(Dataset entries)
───

**src/rtl/mem_arb_pkg.sv**
```systemverilog
`default_nettype none
// ============================================================================
// Module   : mem_arb_pkg
// Brief    : Shared types for the fetch/data memory port arbiter.
// Revision : 1.0
// ============================================================================
package mem_arb_pkg;

    typedef enum logic [1:0] {
        OWN_NONE  = 2'd0,
        OWN_FETCH = 2'd1,
        OWN_DATA  = 2'd2
    } owner_e;

    typedef enum logic [0:0] {
        PRI_DATA  = 1'b0,
        PRI_FETCH = 1'b1
    } arb_state_e;

    function automatic logic is_read_owner(input owner_e own);
        return own != OWN_NONE;
    endfunction

endpackage
`default_nettype wire

```
**src/rtl/mem_resp_pipe.sv**
```systemverilog
`default_nettype none
// ============================================================================
// Module   : mem_resp_pipe
// Brief    : In-flight owner pipe, read-response routing and sticky error check.
// Revision : 1.0
// ============================================================================
module mem_resp_pipe
    import mem_arb_pkg::*;
#(
    parameter int MEM_LAT = 1,
    parameter int DWIDTH  = 32
) (
    input  logic              clk,
    input  logic              rst,
    input  logic [1:0]        i_push_owner,
    input  logic [DWIDTH-1:0] i_mem_data,
    input  logic              i_mem_data_vld,
    output logic              o_if_rvalid,
    output logic [DWIDTH-1:0] o_if_rdata,
    output logic              o_d_rvalid,
    output logic [DWIDTH-1:0] o_d_rdata,
    output logic              o_err
);

    // Stage k holds the owner of the accept made k+1 cycles ago; the last
    // stage lines up with the cycle the memory returns its data.
    owner_e              r_own [MEM_LAT+1];
    owner_e              w_head;
    logic                w_if_hit;
    logic                w_d_hit;
    logic                w_mismatch;
    logic                r_if_rvalid;
    logic                r_d_rvalid;
    logic [DWIDTH-1:0]   r_if_rdata;
    logic [DWIDTH-1:0]   r_d_rdata;
    logic                r_err;

    assign w_head     = r_own[MEM_LAT];
    assign w_if_hit   = i_mem_data_vld && (w_head == OWN_FETCH);
    assign w_d_hit    = i_mem_data_vld && (w_head == OWN_DATA);
    assign w_mismatch = i_mem_data_vld ? !is_read_owner(w_head) : is_read_owner(w_head);

    always_ff @(posedge clk or posedge rst) begin
        if (rst) begin
            for (int i = 0; i <= MEM_LAT; i++) begin
                r_own[i] <= OWN_NONE;
            end
        end else begin
            r_own[0] <= owner_e'(i_push_owner);
            for (int i = 1; i <= MEM_LAT; i++) begin
                r_own[i] <= r_own[i-1];
            end
        end
    end

    always_ff @(posedge clk or posedge rst) begin
        if (rst) begin
            r_if_rvalid <= 1'b0;
            r_d_rvalid  <= 1'b0;
            r_if_rdata  <= '0;
            r_d_rdata   <= '0;
            r_err       <= 1'b0;
        end else begin
            r_if_rvalid <= w_if_hit;
            r_d_rvalid  <= w_d_hit;
            if (w_if_hit) begin
                r_if_rdata <= i_mem_data;
            end
            if (w_d_hit) begin
                r_d_rdata <= i_mem_data;
            end
            if (w_mismatch) begin
                r_err <= 1'b1;
            end
        end
    end

    assign o_if_rvalid = r_if_rvalid;
    assign o_if_rdata  = r_if_rdata;
    assign o_d_rvalid  = r_d_rvalid;
    assign o_d_rdata   = r_d_rdata;
    assign o_err       = r_err;

endmodule
`default_nettype wire

```
**src/rtl/mem_port_arbiter.sv**
```systemverilog
`default_nettype none
// ============================================================================
// Module   : mem_port_arbiter
// Brief    : Fetch/data arbiter for the shared memory port with starvation guard.
// Revision : 1.0
// ============================================================================
module mem_port_arbiter
    import mem_arb_pkg::*;
#(
    parameter int AWIDTH       = 32,
    parameter int DWIDTH       = 32,
    parameter int MEM_LAT      = 1,
    parameter int MAX_DATA_RUN = 4
) (
    input  logic              clk,
    input  logic              rst,
    input  logic              if_req_i,
    input  logic [AWIDTH-1:0] if_addr_i,
    output logic              if_gnt_o,
    output logic              if_rvalid_o,
    output logic [DWIDTH-1:0] if_rdata_o,
    input  logic              d_req_i,
    input  logic              d_we_i,
    input  logic [AWIDTH-1:0] d_addr_i,
    input  logic [DWIDTH-1:0] d_wdata_i,
    output logic              d_gnt_o,
    output logic              d_rvalid_o,
    output logic [DWIDTH-1:0] d_rdata_o,
    output logic [AWIDTH-1:0] mem_addr_o,
    output logic [DWIDTH-1:0] mem_data_o,
    output logic              mem_read_en_o,
    output logic              mem_write_en_o,
    input  logic [DWIDTH-1:0] mem_data_i,
    input  logic              mem_data_vld_i,
    output logic              err_o
);

    localparam int                 c_CNT_W   = $clog2(MAX_DATA_RUN + 1);
    localparam logic [c_CNT_W-1:0] c_RUN_MAX = c_CNT_W'(MAX_DATA_RUN);

    arb_state_e          r_state;
    arb_state_e          w_state_nxt;
    logic [c_CNT_W-1:0]  r_run_cnt;
    logic [c_CNT_W-1:0]  w_run_cnt_nxt;
    logic                w_if_gnt;
    logic                w_d_gnt;
    logic [1:0]          w_push_owner;
    logic [AWIDTH-1:0]   r_mem_addr;
    logic [DWIDTH-1:0]   r_mem_data;
    logic                r_mem_rd;
    logic                r_mem_wr;

    always_ff @(posedge clk or posedge rst) begin
        if (rst) begin
            r_state   <= PRI_DATA;
            r_run_cnt <= '0;
        end else begin
            r_state   <= w_state_nxt;
            r_run_cnt <= w_run_cnt_nxt;
        end
    end

    always_comb begin
        w_if_gnt      = 1'b0;
        w_d_gnt       = 1'b0;
        w_state_nxt   = r_state;
        w_run_cnt_nxt = r_run_cnt;

        if (!rst) begin
            if (r_state == PRI_FETCH) begin
                w_if_gnt = if_req_i;
                w_d_gnt  = d_req_i & ~if_req_i;
            end else begin
                w_d_gnt  = d_req_i;
                w_if_gnt = if_req_i & ~d_req_i;
            end
        end

        // The run only counts data grants that made a waiting fetch wait longer.
        if (w_if_gnt || !if_req_i) begin
            w_run_cnt_nxt = '0;
        end else if (w_d_gnt) begin
            w_run_cnt_nxt = r_run_cnt + c_CNT_W'(1);
        end

        case (r_state)
            PRI_DATA: begin
                if (w_run_cnt_nxt == c_RUN_MAX) begin
                    w_state_nxt = PRI_FETCH;
                end
            end
            PRI_FETCH: begin
                if (w_if_gnt) begin
                    w_state_nxt = PRI_DATA;
                end
            end
            default: w_state_nxt = PRI_DATA;
        endcase
    end

    always_comb begin
        w_push_owner = OWN_NONE;
        if (w_if_gnt) begin
            w_push_owner = OWN_FETCH;
        end else if (w_d_gnt && !d_we_i) begin
            w_push_owner = OWN_DATA;
        end
    end

    always_ff @(posedge clk or posedge rst) begin
        if (rst) begin
            r_mem_addr <= '0;
            r_mem_data <= '0;
            r_mem_rd   <= 1'b0;
            r_mem_wr   <= 1'b0;
        end else begin
            r_mem_rd <= w_if_gnt | (w_d_gnt & ~d_we_i);
            r_mem_wr <= w_d_gnt & d_we_i;
            if (w_if_gnt) begin
                r_mem_addr <= if_addr_i;
            end else if (w_d_gnt) begin
                r_mem_addr <= d_addr_i;
            end
            if (w_d_gnt && d_we_i) begin
                r_mem_data <= d_wdata_i;
            end
        end
    end

    mem_resp_pipe #(
        .MEM_LAT (MEM_LAT),
        .DWIDTH  (DWIDTH)
    ) u_resp_pipe (
        .clk            (clk),
        .rst            (rst),
        .i_push_owner   (w_push_owner),
        .i_mem_data     (mem_data_i),
        .i_mem_data_vld (mem_data_vld_i),
        .o_if_rvalid    (if_rvalid_o),
        .o_if_rdata     (if_rdata_o),
        .o_d_rvalid     (d_rvalid_o),
        .o_d_rdata      (d_rdata_o),
        .o_err          (err_o)
    );

    assign if_gnt_o       = w_if_gnt;
    assign d_gnt_o        = w_d_gnt;
    assign mem_addr_o     = r_mem_addr;
    assign mem_data_o     = r_mem_data;
    assign mem_read_en_o  = r_mem_rd;
    assign mem_write_en_o = r_mem_wr;

endmodule
`default_nettype wire
```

───

Your task »
Copy each line from the data above that includes "enum".

Expected answer »
    typedef enum logic [1:0] {
    typedef enum logic [0:0] {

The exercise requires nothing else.